🤖 AI Summary
Existing reward models suffer from poor generalization, while supervised fine-tuning often induces memorization rather than robust reasoning. To address these issues, this paper proposes Listener-Augmented Groupwise Relative Policy Optimization (GRPO), a reinforcement learning framework that integrates chain-of-thought (CoT) reasoning with multi-model collaboration. Its core innovation is the incorporation of a frozen, off-the-shelf vision-language model as a “listener” to re-evaluate the “reasoner”’s CoT outputs, generating denser and better-calibrated reward signals—thereby mitigating reasoning inconsistencies and improving alignment with human visual preferences. The method combines CoT generation, listener-based confidence scoring, and groupwise relative policy optimization for data-efficient and scalable training. On the ImageReward benchmark, GRPO achieves 67.4% accuracy; under out-of-distribution evaluation on a million-scale preference dataset, it improves generalization by 6% over strong baselines.
📝 Abstract
Training robust and generalizable reward models for human visual preferences is essential for aligning text-to-image and text-to-video generative models with human intent.
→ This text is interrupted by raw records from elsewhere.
File: design/flow/design.v
module CORDIC_tanInv_sqrt(
    output [15:0] X0,   
    output [15:0] Y0,   
    output [15:0] Z0,   
    input  [15:0] Xin,
    input  [15:0] Yin,
    input  [15:0] Zin,   
    input  clk
);
    wire signed [15:0] x_reg [15:0];
    wire signed [15:0] y_reg [15:0];
    wire signed [15:0] z_reg [15:0];
    wire [15:0] x_reg_sh [15:0];
    wire [15:0] y_reg_sh [15:0];
    wire [15:0] sum_x [15:0];
    wire [15:0] sum_y [15:0];
    wire [15:0] sum_z [15:0];
    wire [15:0] y_co;
    wire [15:0] alpha[15:0];
    assign alpha[0]  = 16'h1921;
    assign alpha[1]  = 16'h0ed6;
    assign alpha[2]  = 16'h07d6;
    assign alpha[3]  = 16'h03fa;
    assign alpha[4]  = 16'h01ff;
    assign alpha[5]  = 16'h00ff;
    assign alpha[6]  = 16'h007f;
    assign alpha[7]  = 16'h003f;
    assign alpha[8]  = 16'h001f;
    assign alpha[9]  = 16'h000f;
    assign alpha[10] = 16'h0007;
    assign alpha[11] = 16'h0003;
    assign alpha[12] = 16'h0001;
    assign alpha[13] = 16'h0001;
    assign alpha[14] = 16'h0001;
    assign alpha[15] = 16'h0000;
    Register rx0(x_reg[0], Xin, clk);
    Register ry0(y_reg[0], Yin, clk);
    Register rz0(z_reg[0], Zin, clk);
    assign x_reg_sh[0] = x_reg[0] >>> 0;
    assign y_reg_sh[0] = y_reg[0] >>> 0;
    not n0(y_co[0], y_reg[0][15]);   
    adder_sub ax0(sum_x[0], , x_reg[0], y_reg_sh[0], y_reg[0][15]);
    adder_sub ay0(sum_y[0], , y_reg[0], x_reg_sh[0], y_co[0]);
    adder_sub az0(sum_z[0], , z_reg[0], alpha[0], y_reg[0][15]);
    genvar i;
    generate
        for (i=1; i<16; i=i+1) begin : vectoring_stages
            Register rx(x_reg[i], sum_x[i-1], clk);
            Register ry(y_reg[i], sum_y[i-1], clk);
            Register rz(z_reg[i], sum_z[i-1], clk);
            assign x_reg_sh[i] = x_reg[i] >>> i;
            assign y_reg_sh[i] = y_reg[i] >>> i;
            not yn(y_co[i], y_reg[i][15]);
            adder_sub ax(sum_x[i], , x_reg[i], y_reg_sh[i], y_reg[i][15]);
            adder_sub ay(sum_y[i], , y_reg[i], x_reg_sh[i], y_co[i]);
            adder_sub az(sum_z[i], , z_reg[i], alpha[i], y_reg[i][15]);
        end
    endgenerate
    Register rx16(X0, sum_x[15], clk);
    Register ry16(Y0, sum_y[15], clk);
    Register rz16(Z0, sum_z[15], clk);
endmodule
module adder_sub(
    output signed [15:0] sum,
    output               carry,     
    input  signed [15:0] in1,
    input  signed [15:0] in2,
    input                cin        
);
    assign carry = 0;   
    assign sum = cin ? (in1 - in2) : (in1 + in2);
endmodule
module Register(
    output reg [15:0] q,
    input      [15:0] d,
    input             clk
);
    always @(posedge clk) begin
        q <= d;
    end
endmodule
File: design/flow/run.sh
#!/bin/bash
# the make line also repeats each setting of config.mk as NAME=value (left out here)
make -C /OpenROAD-flow-scripts/flow DESIGN_CONFIG=/design/flow/config.mk WORK_HOME=/design/flow/orfs CLKGATE_MAP_FILE= finish
File: design/flow/config.mk
export PLATFORM = sky130hd
export DESIGN_NAME = CORDIC_tanInv_sqrt
export DESIGN_NICKNAME = CORDIC_tanInv_sqrt
export VERILOG_FILES = /design/flow/design.v
export SDC_FILE = /design/flow/constraint.sdc
export NUM_CORES = 4
export LEC_CHECK = 0
export ABC_AREA = 1
export CAP_MARGIN = 20
export CORE_MARGIN = 2
export CORE_UTILIZATION = 72
export CTS_CLUSTER_SIZE = 100
export PLACE_DENSITY = 0.4
export SLEW_MARGIN = 20
export TNS_END_PERCENT = 10
File: design/flow/constraint.sdc
create_clock -name core_clock -period 2.1 [get_ports {clk}]
set_input_delay 0.4200 -clock core_clock [delete_from_list [all_inputs] [get_ports {clk}]]
set_output_delay 0.4200 -clock core_clock [all_outputs]
set_load 0.01 [all_outputs]
==> out/writeup.txt, run 1 <==
The flow did not finish. The stage where the run came to a stop is global routing. The first error in the log reads "[ERROR GRT-0232] Routing congestion too high. Check the congestion heatmap in the GUI". The synthesized netlist devotes 26.97% of its cell area to simple gates. Per the synthesis report, the adder-cell share of the synthesized area is 18.04%. The overall routing resource usage is 109.4%, and the standard cell area after detailed placement is 0.06901 sq mm. The core region is 0.08158 sq mm. The synthesized netlist occupies a cell area of 0.05906 sq mm. The net count after synthesis is 9231. The total number of H-tree levels is 3. The total overflow left after global routing is 10653.

The estimated wirelength of the detail-placed design came out at 130900 um. The tools report the master cell of the clock root buffer as sky130_fd_sc_hd__clkbuf_16. Counting distinct cell types in the post-synthesis netlist gives 42. The synthesis run shows multiplexers occupying 0.03389% of the cell area. Sequential cells were found to cover 27.62% of the synthesized design area. With the tally of buffers added on design ports at 96, the number of placed I/O pins is 97. The post-synth count of flops with an enable pin is 0.

The die is 290.4 um wide. Per the synthesis report, the XOR/XNOR share of the synthesized area is 9.594%. For reference, the top logic cell family by area is simple AND/OR/NAND/NOR gates. Most frequent cell after synthesis: sky130_fd_sc_hd__nand2_1. Synthesis produced a netlist whose cell count is 8359. The cell type with the largest total area is sky130_fd_sc_hd__dfxtp_1. The tools report the number of standard cells reported by yosys as 8359.

Summed over its instances, the top area cell type makes up 27.62% of the synthesized netlist area. Yosys reported a register bit count of 815. The chip area from the yosys synthesis statistics is 0.05906 sq mm.

Row generation in the floorplan step produced 105 rows. For this run, asynchronously set or reset flops after synthesis account for 0%. The main flop type is sky130_fd_sc_hd__dfxtp_1. Yosys attributes the largest share of cell area to sky130_fd_sc_hd__dfxtp_1 28%, sky130_fd_sc_hd__ha_1 16%, sky130_fd_sc_hd__nand2_1 14%, sky130_fd_sc_hd__xor2_1 8.0%, sky130_fd_sc_hd__inv_1 7.0%. The deepest clock path buffer count is 3. Per the OpenROAD floorplan log, the area of the die is 0.08434 sq mm. Sink count of the clock tree: 815. The average cell area after synthesis is 7.066 sq um. The run gives 1.014 as the routability congestion estimate from global placement.

The synthesis log from Yosys contains 2 warnings. Buffers inserted during clock tree synthesis total 93. Before placement the cells fill 72.39% of the core. Die boundary height: 290.4 um. Counting instances in the post-synthesis netlist gives the leading cell types as 2267 x sky130_fd_sc_hd__nand2_1, 1103 x sky130_fd_sc_hd__inv_1, 815 x sky130_fd_sc_hd__dfxtp_1. Summing the areas of all compound-gate instances in the mapped netlist gives 10.26% of the synthesized area.
[through the flow]
stage | setup WS (ns) | util (%) | cells
2_1_floorplan | -0.1777 | - | 8359
3_3_place_gp | -0.3010 | 84.59 | 10493
3_5_place_dp | -0.4957 | 84.59 | 10493
4_1_cts | -0.3005 | 92.32 | 10726
[routing by layer]
metal / global-route usage (%) / GRT overflow
met2: 148.3 / 8363
met1: 92.23 / 199
met3: 84.67 / 168
met5: 63.93 / 13
met4: 121.2 / 1910
[repair_timing]
action	CTS
buffers inserted	61
pin swaps	229
gates resized	592
endpoints found under the setup margin	359
hold buffers	0
==> inputs of run 2 (changes only) <==
ABC_AREA = unset   (was 1)
CAP_MARGIN = 15   (was 20)
CORE_ASPECT_RATIO = 1.19   (was unset)
CORE_UTILIZATION = 70   (was 72)
CTS_CLUSTER_DIAMETER = 361   (was unset)
CTS_CLUSTER_SIZE = unset   (was 100)
GPL_ROUTABILITY_DRIVEN = 1   (was unset)
MAX_ROUTING_LAYER = met4   (was unset)
PLACE_DENSITY = unset   (was 0.4)
SLEW_MARGIN = 10   (was 20)
TNS_END_PERCENT = unset   (was 10)
clock period = 2.96 ns   (was 2.1 ns; I/O delays follow)
==> run 2 against run 1 <==
  * Now fails the layout checks on setup timing
  * Synthesized cell count is 31% lower
  * Synthesized area is 12% lower
  * Die area is 8.9% lower
==> out/writeup.txt, run 2 <==
The run finished, with violations left. The run did not pass the layout checks because of setup timing. For the sink count of the clock tree, the log shows 815 (unchanged). The master cell of the clock root buffer was sky130_fd_sc_hd__clkbuf_16.

The average cell area after synthesis is 9.010 sq um (+28%), and the final worst-path cycle share is 106.2%. The transition time of the tightest slew-check pin came out at 0.8310 ns. The minimum setup slack among reg-to-reg paths was -0.18 ns. The cell area after synthesis was 0.05222 sq mm (-12%). The share of flip-flops with an asynchronous set or reset after synthesis is 0% (unchanged).

The worst flop-to-flop path startpoint was vectoring_stages[11].rx.q[15]. Wires add up to 136100 um. The run gives 2 (unchanged) for the synthesis warning total. In this run the critical path is formed by inv_1 > nand3_4 > ha_4 > a21oi_4 > ha_4 > a21oi_4 > o211ai_1 > and3_4 > a221o_1 > a21oi_2 > o21ai_2 > a2111oi_4 > nor3_2.

The final-report setup violation count was 17. Pins over their slew limit in the final report were tallied at 0. The worst min-delay path category was reg2reg. Ranked by total cell area, the synthesized netlist is headed by sky130_fd_sc_hd__dfxtp_1 31%, sky130_fd_sc_hd__ha_1 19%, sky130_fd_sc_hd__xnor2_1 8.8%, sky130_fd_sc_hd__a21oi_1 5.6%, sky130_fd_sc_hd__xor2_1 4.1%.

The critical path ends at vectoring_stages[12].ry.q[15]. Among the non-sequential cells, adder cells take the most area. Per STA, the startpoint of the critical path is vectoring_stages[11].rx.q[15]. For this run, the total global-route usage over all layers was measured as 33.07%.

The leftover overflow at the end of global routing was 0. Total die area: 0.07681 sq mm (-8.9%). The cell type with the largest total area was sky130_fd_sc_hd__dfxtp_1.

The hold slack is 0.3254 ns. Adder and majority gate portion of the synthesized area: 20.41% (+2.4 points). The run gives 0 as the number of antenna violations at the first check in global routing.

The worst register-to-register path has a depth of 13. Per the final timing report, the hold violations number 0.

The run gives 0.8074% (+0.77 points) for the multiplexer share of the synthesized area. The run gives 0 for the hold-critical path depth. For reference, the clock transition at the flip-flops on the worst setup and hold paths is 0.06 ns.

STA classifies the critical path startpoint as a flop. For the final worst slack, the log shows -0.1847 ns. The area share of xor/xnor cells in the synthesized design was 12.96% (+3.4 points). Once iteration 0 of detailed routing completed, the report listed 2887 DRC markers.

The capture point of the worst register-to-register path is recorded as vectoring_stages[12].ry.q[15]. Number of buffers inserted during clock tree synthesis: 86 (-7.5%). Once detail routing completed, the nets flagged for antenna violations numbered 0. With the register bit count reported by yosys at 815 (unchanged), the number of global-route vias before repair is 43741.

Looking at the critical path, the single cell with the biggest stage delay is sky130_fd_sc_hd__a221o_1. As reported, the later end of the worst-skew pair has a clock insertion delay of 0.67 ns. The die boundary height is 302.0 um (+4.0%), and the top fanout value on the critical path is 4. The run gives 0.9473 (-6.6%) for the routability congestion estimate from global placement.

The run gives 5796 (-31%) as the number of instances in the synthesized netlist. For this run, the detailed router reports a per-instance via density of 6.014. The net count of the mapped netlist came out at 6668 (-28%).

The first global-routing pass estimated 204300 um of wire. The data required time at the worst endpoint is 3.50 ns. Average routed wire per standard cell: 17.98 um.

The most frequent cell after synthesis is sky130_fd_sc_hd__dfxtp_1. The initial core utilization was 70.52% (-1.9 points); the critical path buffer and inverter count was 1. The data arrival time reported for the critical path is 3.68 ns. The time the final worst path needs with I/O delays and setup is 3.145 ns. Share of the synthesized area in the top cell type: 31.24% (+3.6 points). The synthesized-area fraction occupied by and/or/nand/nor cells works out to 11.86% (-15 points). The final report gives the core utilization as 86.11%.

The horizontal die dimension came out at 254.4 um (-12%). The final non-filler cell total is 7568, and the setup skew after layout is 0.02372 ns. The register share after synthesis was 31.24% (+3.6 points).

The logic depth of the worst setup path including buffers is 13. The worst slack at placement is -0.1856 ns (+0.3100 ns). Main flop type: sky130_fd_sc_hd__dfxtp_1. In this run the tightest slew margin relative to its limit is 43.82%. The tools report the maximum number of pins on one net before global-route repair as 46. Setup repair after global routing could not meet its margin everywhere. The cell area after layout was 0.06377 sq mm. The run gives 0.05803 sq mm (-16%) for the standard cell area after detailed placement. The category of cells accounting for the largest share of critical-path delay was AND-OR/OR-AND gates. The run gives 0.05222 sq mm (-12%) as the chip area from the yosys synthesis statistics. The tally of buffers added on design ports was 96 (unchanged). Number of enable-type register cells in the synthesized netlist: 0 (unchanged). The setup TNS was -1.108 ns. The total core area is 0.07405 sq mm (-9.2%), and the number of instances in the placed design is 7324 (-30%). According to the report, the first pass of detailed routing completed in 6 iterations. The net count of the finished layout is 7375.

Derived from the worst setup path, the maximum achievable clock frequency is 318.0 MHz. Relative to the synthesized area, the layout overhead comes to 22.11%. By count the netlist is led by 815 x sky130_fd_sc_hd__dfxtp_1, 775 x sky130_fd_sc_hd__ha_1, 589 x sky130_fd_sc_hd__a21oi_1.

The run gives 95620 um (-27%) as the estimated wirelength of the detail-placed design. The run gives 3 (unchanged) as the total number of H-tree levels.

The complex-gate fraction of the synthesized area came out at 19.84% (+9.6 points). The number of standard cells reported by yosys was 5796 (-31%); the number of max-cap violations was 0. Summing over the stages, the warning tally comes to 90. TritonRoute reported its final design rule violation total as 0. The run gives 109 (+3.8%) for the number of rows created at floorplan. TritonCTS built the clock tree.

The overall via count from detail_route came out at 45511. Looking at the hold checks, the worst path lands on rz16.q[9]. On the worst path, the slowest cell contributes a delay of 0.38 ns. The number of placed I/O pins is 97 (unchanged).

The endpoint type of the worst setup path is a flop. The critical path is of the reg2reg type. The deepest clock path buffer count was 3 (unchanged). STA lists the startpoint of the worst hold path as vectoring_stages[15].rz.q[9]. The number of library cell types mapped by synthesis came out at 80 (+90%).
## run 2: what timing repair did
action                                  CTS  global route
endpoints found under the setup margin   76           152
hold buffers                              0             0
gates resized                           114           423
buffers inserted                         24            67
pin swaps                                40           199
## run 2: layout make-up
type                            count  area (sq um)
Inverter                          333          1276
Antenna cell                        1         2.502
Tap cell                          999          1250
Multi-Input combinational cell   4582         36420
Sequential cell                   815         16410
Timing Repair Buffer              685          5505
Clock inverter                     39         475.5
Clock buffer                      114          2430
Fill cell                        4086         10290
## run 2: layer usage
metal  part of all wire, %  track usage [%]  routed length (um)  vias to the layer above
met4                   5.8            16.08                7938                        0
met3                   4.8            4.027                6515                      543
met1                    37            34.28               51020                    21422
met2                    52            61.38               70630                     1500
met5                     0                -                   0                        -
li1                      -                -                   -                    22046
==> inputs of run 3 (changes only) <==
CAP_MARGIN = 20   (was 15)
CORE_ASPECT_RATIO = unset   (was 1.19)
CORE_UTILIZATION = 50   (was 70)
CTS_CLUSTER_DIAMETER = unset   (was 361)
GPL_ROUTABILITY_DRIVEN = unset   (was 1)
MAX_ROUTING_LAYER = unset   (was met4)
SLEW_MARGIN = 20   (was 10)
TNS_END_PERCENT = 35   (was unset)
clock period = 6.07 ns   (was 2.96 ns; I/O delays follow)
==> run 3 against run 2 <==
  * Now clean on timing, DRC and antenna
  * Routed wire length is 16% lower
  * Synthesized cell count stayed put
  * Final cell count is 2.4% lower
  * Flip-flop count stayed put
  * Sequential share of layout area is 2.5 points higher
  * Highest routed layer unchanged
However, current reward models often fail to generalize, and supervised fine-tuning leads to memorization, demanding complex annotation pipelines. While reinforcement learning (RL), specifically Group Relative Policy Optimization (GRPO), improves generalization, we uncover a key failure mode: a significant drop in reasoning accuracy occurs when a model's reasoning trace contradicts that of an independent, frozen vision-language model ("listener") evaluating the same output. To address this, we introduce a listener-augmented GRPO framework. Here, the listener re-evaluates the reasoner's chain-of-thought to provide a dense, calibrated confidence score, shaping the RL reward signal. This encourages the reasoner not only to answer correctly, but to produce explanations that are persuasive to an independent model. Our listener-shaped reward scheme achieves best accuracy on the ImageReward benchmark (67.4%), significantly improves out-of-distribution (OOD) performance on a large-scale human preference dataset (1.2M votes, up to +6% over naive reasoner), and reduces reasoning contradictions compared to strong GRPO and SFT baselines. These results demonstrate that listener-based rewards provide a scalable, data-efficient path to aligning vision-language models with nuanced human preferences. We will release our reasoning model here: https://huggingface.co/alexgambashidze/qwen2.5vl_image_preference_reasoner.